---------- Records provided
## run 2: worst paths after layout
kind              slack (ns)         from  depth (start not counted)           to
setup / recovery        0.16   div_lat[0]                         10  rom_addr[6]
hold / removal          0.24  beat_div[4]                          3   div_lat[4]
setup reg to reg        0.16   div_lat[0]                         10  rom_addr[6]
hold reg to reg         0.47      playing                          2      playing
--- src/rtl/tri_pkg.sv ---
// Shared types, widths and edge ordering for the triangle hit scheduler.
package tri_pkg;

  localparam int CW_DEF      = 12;
  localparam int EXT_W_DEF   = CW_DEF + 1;
  localparam int CROSS_W_DEF = 2 * CW_DEF + 3;

  typedef enum logic [1:0] {
    ST_IDLE = 2'd0,
    ST_SCAN = 2'd1,
    ST_DONE = 2'd2
  } state_t;

  localparam logic [1:0] EDGE0_A  = 2'd0;
  localparam logic [1:0] EDGE0_B  = 2'd1;
  localparam logic [1:0] EDGE1_A  = 2'd1;
  localparam logic [1:0] EDGE1_B  = 2'd2;
  localparam logic [1:0] EDGE2_A  = 2'd2;
  localparam logic [1:0] EDGE2_B  = 2'd0;
  localparam logic [1:0] VTX_NONE = 2'd3;

  function automatic int ext_w(input int cw);
    return cw + 1;
  endfunction

  function automatic int cross_w(input int cw);
    return 2 * cw + 3;
  endfunction

  function automatic logic [1:0] edge_vtx_a(input logic [1:0] e);
    case (e)
      2'd0:    return EDGE0_A;
      2'd1:    return EDGE1_A;
      2'd2:    return EDGE2_A;
      default: return EDGE0_A;
    endcase
  endfunction

  function automatic logic [1:0] edge_vtx_b(input logic [1:0] e);
    case (e)
      2'd0:    return EDGE0_B;
      2'd1:    return EDGE1_B;
      2'd2:    return EDGE2_B;
      default: return EDGE0_B;
    endcase
  endfunction

endpackage

--- src/rtl/tri_hit_scheduler_edge_sign.sv ---
// Combinational edge-function sign for point P against directed edge (A,B).
module edge_sign
  import tri_pkg::*;
#(
  parameter int CW = CW_DEF
) (
  input  logic [CW-1:0] i_p_x,
  input  logic [CW-1:0] i_p_y,
  input  logic [CW-1:0] i_a_x,
  input  logic [CW-1:0] i_a_y,
  input  logic [CW-1:0] i_b_x,
  input  logic [CW-1:0] i_b_y,
  output logic          o_sign
);

  localparam int EW = ext_w(CW);
  localparam int PW = 2 * EW;
  localparam int XW = cross_w(CW);

  logic signed [EW-1:0] w_dx_pb, w_dy_ab, w_dx_ab, w_dy_pb;
  logic signed [PW-1:0] w_m1, w_m2;
  logic signed [XW-1:0] w_cross;

  // Differences are taken one bit wider so full-range coordinates never wrap.
  assign w_dx_pb = $signed({i_p_x[CW-1], i_p_x}) - $signed({i_b_x[CW-1], i_b_x});
  assign w_dy_ab = $signed({i_a_y[CW-1], i_a_y}) - $signed({i_b_y[CW-1], i_b_y});
  assign w_dx_ab = $signed({i_a_x[CW-1], i_a_x}) - $signed({i_b_x[CW-1], i_b_x});
  assign w_dy_pb = $signed({i_p_y[CW-1], i_p_y}) - $signed({i_b_y[CW-1], i_b_y});

  assign w_m1    = PW'(w_dx_pb) * PW'(w_dy_ab);
  assign w_m2    = PW'(w_dx_ab) * PW'(w_dy_pb);
  assign w_cross = XW'(w_m1) - XW'(w_m2);
  assign o_sign  = ~w_cross[XW-1];

endmodule
===== src/rtl/ctrl_sequencer.sv =====
// Microcoded control sequencer: step counter + halt FSM decode one 16-bit control word per cycle.
// ctrl_word is combinational from current state; run=0 pauses the step and forces the idle word.
module ctrl_sequencer #(
    parameter int STEP_W = 3
) (
    input  logic              clk,
    input  logic              rst_n,
    input  logic              run,
    input  logic [3:0]        opcode,
    input  logic              flag_c,
    input  logic              flag_z,
    output logic [15:0]       ctrl_word,
    output logic [STEP_W-1:0] step,
    output logic              halted
);

    // Control word bit masks
    localparam logic [15:0] B_HLT = 16'h8000;
    localparam logic [15:0] B_MI  = 16'h4000;
    localparam logic [15:0] B_RI  = 16'h2000;
    localparam logic [15:0] B_RO  = 16'h1000;
    localparam logic [15:0] B_IO  = 16'h0800;
    localparam logic [15:0] B_II  = 16'h0400;
    localparam logic [15:0] B_AI  = 16'h0200;
    localparam logic [15:0] B_AO  = 16'h0100;
    localparam logic [15:0] B_EO  = 16'h0080;
    localparam logic [15:0] B_SU  = 16'h0040;
    localparam logic [15:0] B_BI  = 16'h0020;
    localparam logic [15:0] B_OI  = 16'h0010;
    localparam logic [15:0] B_CE  = 16'h0008;
    localparam logic [15:0] B_CO  = 16'h0004;
    localparam logic [15:0] B_J   = 16'h0002;
    localparam logic [15:0] B_FI  = 16'h0001;

    localparam logic [15:0] IDLE_WORD = 16'h7FB7;
    localparam logic [15:0] HALT_WORD = IDLE_WORD | B_HLT;

    localparam logic [3:0] OP_LDA = 4'h1;
    localparam logic [3:0] OP_ADD = 4'h2;
    localparam logic [3:0] OP_SUB = 4'h3;
    localparam logic [3:0] OP_STA = 4'h4;
    localparam logic [3:0] OP_LDI = 4'h5;
    localparam logic [3:0] OP_JMP = 4'h6;
    localparam logic [3:0] OP_JC  = 4'h7;
    localparam logic [3:0] OP_JZ  = 4'h8;
    localparam logic [3:0] OP_OUT = 4'hE;
    localparam logic [3:0] OP_HLT = 4'hF;

    localparam logic [STEP_W-1:0] S0 = STEP_W'(0);
    localparam logic [STEP_W-1:0] S1 = STEP_W'(1);
    localparam logic [STEP_W-1:0] S2 = STEP_W'(2);
    localparam logic [STEP_W-1:0] S3 = STEP_W'(3);
    localparam logic [STEP_W-1:0] S4 = STEP_W'(4);

    localparam logic [0:0] ST_RUN  = 1'b0;
    localparam logic [0:0] ST_HALT = 1'b1;

    logic [STEP_W-1:0] r_step;
    logic [0:0]        r_state;
    logic [15:0]       w_act;
    logic [STEP_W-1:0] w_last;
    logic [STEP_W-1:0] w_next_step;
    logic              w_hlt_exec;

    // w_act marks the signals driven active; XOR with IDLE flips each to its active level
    always_comb begin
        w_act = 16'h0000;
        case (r_step)
            S0: w_act = B_CO | B_MI;
            S1: w_act = B_RO | B_II | B_CE;
            S2: begin
                case (opcode)
                    OP_LDA, OP_ADD, OP_SUB, OP_STA: w_act = B_IO | B_MI;
                    OP_LDI: w_act = B_IO | B_AI;
                    OP_JMP: w_act = B_IO | B_J;
                    OP_JC:  w_act = flag_c ? (B_IO | B_J) : 16'h0000;
                    OP_JZ:  w_act = flag_z ? (B_IO | B_J) : 16'h0000;
                    OP_OUT: w_act = B_AO | B_OI;
                    OP_HLT: w_act = B_HLT;
                    default: w_act = 16'h0000;
                endcase
            end
            S3: begin
                case (opcode)
                    OP_LDA:         w_act = B_RO | B_AI;
                    OP_ADD, OP_SUB: w_act = B_RO | B_BI;
                    OP_STA:         w_act = B_AO | B_RI;
                    default:        w_act = 16'h0000;
                endcase
            end
            S4: begin
                case (opcode)
                    OP_ADD:  w_act = B_EO | B_AI | B_FI;
                    OP_SUB:  w_act = B_EO | B_AI | B_FI | B_SU;
                    default: w_act = 16'h0000;
                endcase
            end
            default: w_act = 16'h0000;
        endcase
    end

    always_comb begin
        w_last = S2;
        case (opcode)
            OP_LDA, OP_STA: w_last = S3;
            OP_ADD, OP_SUB: w_last = S4;
            default:        w_last = S2;
        endcase
    end

    // Steps above 4 are unreachable; fold them back to 0 if ever entered
    always_comb begin
        w_next_step = r_step + S1;
        if ((r_step == w_last) || (r_step > S4)) begin
            w_next_step = S0;
        end
    end

    assign w_hlt_exec = (r_step == S2) && (opcode == OP_HLT);

    always_ff @(posedge clk or negedge rst_n) begin
        if (!rst_n) begin
            r_step  <= S0;
            r_state <= ST_RUN;
        end else if ((r_state == ST_RUN) && run) begin
            if (w_hlt_exec) begin
                r_state <= ST_HALT;
                r_step  <= S0;
            end else begin
                r_step <= w_next_step;
            end
        end
    end

    always_comb begin
        if (r_state == ST_HALT) begin
            ctrl_word = HALT_WORD;
        end else if (run) begin
            ctrl_word = IDLE_WORD ^ w_act;
        end else begin
            ctrl_word = IDLE_WORD;
        end
    end

    assign step   = r_step;
    assign halted = (r_state == ST_HALT);

endmodule

===== config.mk =====
export PLATFORM = sky130hd
export DESIGN_NAME = ctrl_sequencer
export DESIGN_NICKNAME = d
export VERILOG_FILES = /design/src/rtl/ctrl_sequencer.sv
export SDC_FILE = /design/constraint.sdc
export NUM_CORES = 1
export LEC_CHECK = 0
export ABC_AREA = 1
export CAP_MARGIN = 20
export CORE_UTILIZATION = 40
export CTS_BUF_LIST = sky130_fd_sc_hd__clkbuf_16
export CTS_CLUSTER_SIZE = 25
export DETAILED_ROUTE_END_ITERATION = 10
export GPL_ROUTABILITY_DRIVEN = 0
export PLACE_DENSITY_LB_ADDON = 0.1
export SYNTH_ARGS = -nofsm -noshare
export SYNTH_HDL_FRONTEND = slang
export SYNTH_SLANG_ARGS = --single-unit

===== constraint.sdc =====
create_clock -name clk -period 1.4 [get_ports clk]
set_input_delay 0.14 -clock clk [delete_from_list [all_inputs] [get_ports clk]]
set_output_delay 0.14 -clock clk [all_outputs]
set_load 0.02 [all_outputs]

==> flow_summary.toml, run 1 <==
[global_route]
antenna_found_initial = 0
grt_max_degree = 8

[die]
initial_core_util_pct = 44.9
die_width_um = 40.9
io_pins = 29
die_h_um = 40.9
rows = 13

[synthesis]
yosysTopAreaCellShare_pct = 16.5
async_flop_share_pct = 100
synth_seq_cells = 4
synth_common_cells = "22 x nand2_1, 14 x nand3_1, 8 x inv_1, 8 x nor2_1"
yosysWarnings = 0
synth_nets = 110
synth_area_leaders = "dfrtp_1 17%, nand2_1 14%, nand3_1 12%"
ys.flop_type = "dfrtp_1"
yosysSeqAreaShare_pct = 16.5
syn_inst = 96
synth_area_per_cell_um2 = 6.31
synth_area_leader_cell = "dfrtp_1"
synth_area_um2 = 606
synth_edf_count = 0
ys_types = 22
yosysMostFrequentCell = "nand2_1"

[outcome]
haltStage = "global routing (5_1_grt)"
error_line = "[ERROR DPL-0033] detailed placement checks failed during check placement."
run_status = "stopped before the end"

[cts]
cts_buffers = 3
clkSinkCount = 4
htreeDepth = 1
cts-root-buf = "clkbuf_16"
cts_hold_buf = 0
cts_buffer_depth = 2

[timing]
worst_endpoint_kind = "output port"
worst_endpoint = "ctrl_word[9]"

[place]
dp_hpwl_um = 1590
place_inst = 157
io_buffers = 28
metrics by stage:
stage	instance area [um2]	TNS (ns)	setup WS (ns)	util [%]
floorplan	646	-0.0415	-0.0415	-
global placement	1080	-8.05	-0.622	80.2
detailed placement	1080	-8.77	-0.664	80.2
CTS	1210	-2.01	-0.217	89.8
cell families after synthesis:
group | count (synthesis) | synth area share [%]
and+or+nand+nor | 65 | 56.8
buffers and inverters | 17 | 11.4
AOI/OAI and AO/OA | 5 | 4.96
adders and majority gates | 5 | 10.3
DFF | 4 | 16.5
what timing repair did:
item | CTS
endpoints found under the setup margin | 22
endpoints found under the hold margin | 0
pin swaps | 7
gates resized for setup | 106
setup buffers | 4
==> inputs of run 2 (changes only) <==
--- a/config.mk
+++ b/config.mk
@@ -7,12 +7,11 @@
 export LEC_CHECK = 0
 export ABC_AREA = 1
 export CAP_MARGIN = 20
-export CORE_UTILIZATION = 40
-export CTS_BUF_LIST = sky130_fd_sc_hd__clkbuf_16
-export CTS_CLUSTER_SIZE = 25
+export CORE_AREA = 2 2 63 65
 export DETAILED_ROUTE_END_ITERATION = 10
+export DIE_AREA = 0 0 65 67
 export GPL_ROUTABILITY_DRIVEN = 0
-export PLACE_DENSITY_LB_ADDON = 0.1
+export PLACE_DENSITY_LB_ADDON = 0.15
 export SYNTH_ARGS = -nofsm -noshare
 export SYNTH_HDL_FRONTEND = slang
 export SYNTH_SLANG_ARGS = --single-unit
==> run 2 against run 1 <==
Synthesized area unchanged. Synthesized cell count did not move. The flow now finishes, with violations (negative setup slack).
==> flow_summary.toml, run 2 <==
[outcome]
run_status = "finished with violations"
violations = "negative setup slack"

[timing]
period_share_pct = 113
finalCriticalPeriod_ns = 1.58
finalSetupViolCount = 15
worstMarginPinSlew_ns = 0.330
max_freq_mhz = 633
layout_setup_ws_ns = -0.179
timing.hold.ws_ns = 0.128
slew_viol_final = 0
fin_skew_ns = 0.00335
relSlewSlack_pct = 77.8
rsz0062_at_grt = "true"
hold_viol_final = 0

[drt]
drt_wl_total_um = 2250
wire_per_inst_um = 11.0
drc_errors = 0
dr.pass1.iters = 4
avgViaCountPerCell = 4.05
drt_first_iter_violations = 39
detail-route-antenna-nets = 0
vias = 826

[worst_setup_path]
crit_fanout = 4
crit_family = "flip-flops"
cp.depth = 7
crit_chain = "inv_4 > ha_4 > inv_4 > nor2_4 > o21bai_1 > nand3_1 > buf_6"
endpoint = "ctrl_word[14]"
critical_path_class = "reg2out"
critPathRequiredTime_ns = 1.26
path_buf_inv = 3
cpMaxStageDelayCell = "dfrtp_2"
reg2reg_depth = 8
r2r-end = "step[2]$_DFFE_PN0P_"
cpMostUsedCell = "inv_4"
cp.arrival_ns = 1.44
start_kind = "flop"
max_stage_delay_ns = 0.45
reg2reg_from = "step[1]$_DFFE_PN0P_"
worstSetupEndpointType = "output pin"
r2r_slack_ns = 0.09
crit_start = "step[0]$_DFFE_PN0P_"

[pwr]
power.internal_mw = 0.342
leakage_nw = 0.621
total_power_mw = 0.445
p_per_area_mw_per_mm2 = 325
seqPwrFrac_pct = 26.2
clockPowerShare_pct = 53.5
p_sw_share_pct = 23.1
power_frac_comb_pct = 20.4
ir_worst_vdd_mv = 0.599
netSwitchingPower_mw = 0.103

[die]
die_area_mm2 = 0.00436
core_area_mm2 = 0.00361
initial_core_util_pct = 16.8
die_width_um = 65
die_h_um = 67
io_pins = 29
rows = 22

[synthesis]
synth_area_leader_cell = "dfrtp_1"
syn_inst = 96
synth_top_family_by_area = "simple AND/OR/NAND/NOR gates"
synth_seq_cells = 4
yosys-mux-area-fraction_pct = 0
yosysWarnings = 0
synth_edf_count = 0
synth-compound-area-share_pct = 4.96
synthXorXnorAreaFrac_pct = 0
yosysTopAreaCellShare_pct = 16.5
synthSimpleGateAreaFrac_pct = 56.8
yosysMostFrequentCell = "nand2_1"
synth_area_per_cell_um2 = 6.31
yosysSeqAreaShare_pct = 16.5
async_flop_share_pct = 100
synth_area_leaders = "dfrtp_1 17%, nand2_1 14%, nand3_1 12%"
synthAdderAreaFrac_pct = 10.3
ys.flop_type = "dfrtp_1"
synth_common_cells = "22 x nand2_1, 14 x nand3_1, 8 x inv_1, 8 x nor2_1"
synth_nets = 110
ys_types = 22
synth_area_um2 = 606

[cells_and_area]
final_cell_count_no_fill = 204
largest_reg_flops = 3
nFillCells = 375
final_cell_mix = "29 x buf_4, 20 x nand2_1, 17 x buf_6"
antennaDiodeCount = 0
drive_gt1_share_pct = 62.2
layout.nets = 172
syn2layout_area_growth_pct = 126
final_common_cell = "buf_4"
utilization_pct = 37.9

[place]
place_inst = 196
dp_hpwl_um = 1660
io_buffers = 28

[global_route]
first_global_vias = 855
antenna_found_initial = 0
grt_pass1_wl_um = 3770
grt_max_degree = 8
overflow = 0
grtUsageTotal_pct = 11.5

[cts]
htreeDepth = 1
clk_latency_ns = 0.21
path_clk_slew_ns = 0.03
clkSinkCount = 4
cts-root-buf = "clkbuf_8"
cts_tree = "yes"
cts_buffers = 3
cts_buffer_depth = 2

[worst_hold_path]
holdCritPathClass = "in2async"

[run]
maxCapViolCount = 0
run 2: cell counts after synthesis:
No cell type changed its count.
run 2: timing repair:
item                       CTS  global route
gates resized for setup    118            19
hold buffers                 0             0
setup buffers                3             3
pin swaps                    7            13
setup endpoints to repair   19            20
run 2: cell families after synthesis:
group / after synthesis
adders and majority gates: 5
DFF: 4
buffers and inverters: 17
AOI/OAI and AO/OA: 5
and+or+nand+nor: 65
run 2: metrics by stage:
step / worst slack, ns / setup TNS (ns) / area, um2
detailed placement: -0.683 / -8.84 / 1170
global placement: -0.684 / -9.04 / 1170
floorplan: -0.0415 / -0.0415 / 646
CTS: -0.200 / -2.05 / 1290
finish: -0.179 / -1.61 / 1370
global route: -0.279 / -2.81 / 1370
run 2: final cells by class:
cell class                      count  area, um2  share of cell area (%)
Tap cell                           48       60.1                    4.39
Sequential cell                     4        105                    7.69
Multi-Input combinational cell     75        573                    41.9
Clock buffer                        3       41.3                    3.02
Inverter                           15       66.3                    4.85
Timing Repair Buffer               59        522                    38.2
run 2: routing by layer:
metal,wire length (um),global-route usage [%],vias to the layer above
met4,9,3.19,0
met3,126,3.89,2
met2,1080,19.8,25
li1,-,-,429
met1,1030,13.4,370
met5,0,0,-
run 2: power by group through the flow:
stage / Sequential (mW) / Combinational, mW / Clock, mW
after global placement: 0.118 / 0.0932 / 0
final: 0.116 / 0.0905 / 0.238
after detailed placement: 0.118 / 0.0919 / 0
after floorplan: 0.118 / 0.0374 / 0
after CTS: 0.116 / 0.0901 / 0.248
after global routing: 0.116 / 0.0998 / 0.268
run 2: worst min-delay path by stage:
stage / to / depth (start not counted) / start / slack [ns]
finish: halted$_DFFE_PN0P_ / 1 / rst_n / 0.13
global route: halted$_DFFE_PN0P_ / 1 / rst_n / 0.13
CTS: halted$_DFFE_PN0P_ / 1 / rst_n / 0.13
detailed placement: halted$_DFFE_PN0P_ / 1 / rst_n / 0.36
global placement: halted$_DFFE_PN0P_ / 1 / rst_n / 0.36
floorplan: halted$_DFFE_PN0P_ / 0 / rst_n / -0.16
(Power assumes the default switching activity.)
--------------------
### About this task
Look through the entries above; copy every line holding the string "majority".

### Response to the task
adders and majority gates | 5 | 10.3
adders and majority gates: 5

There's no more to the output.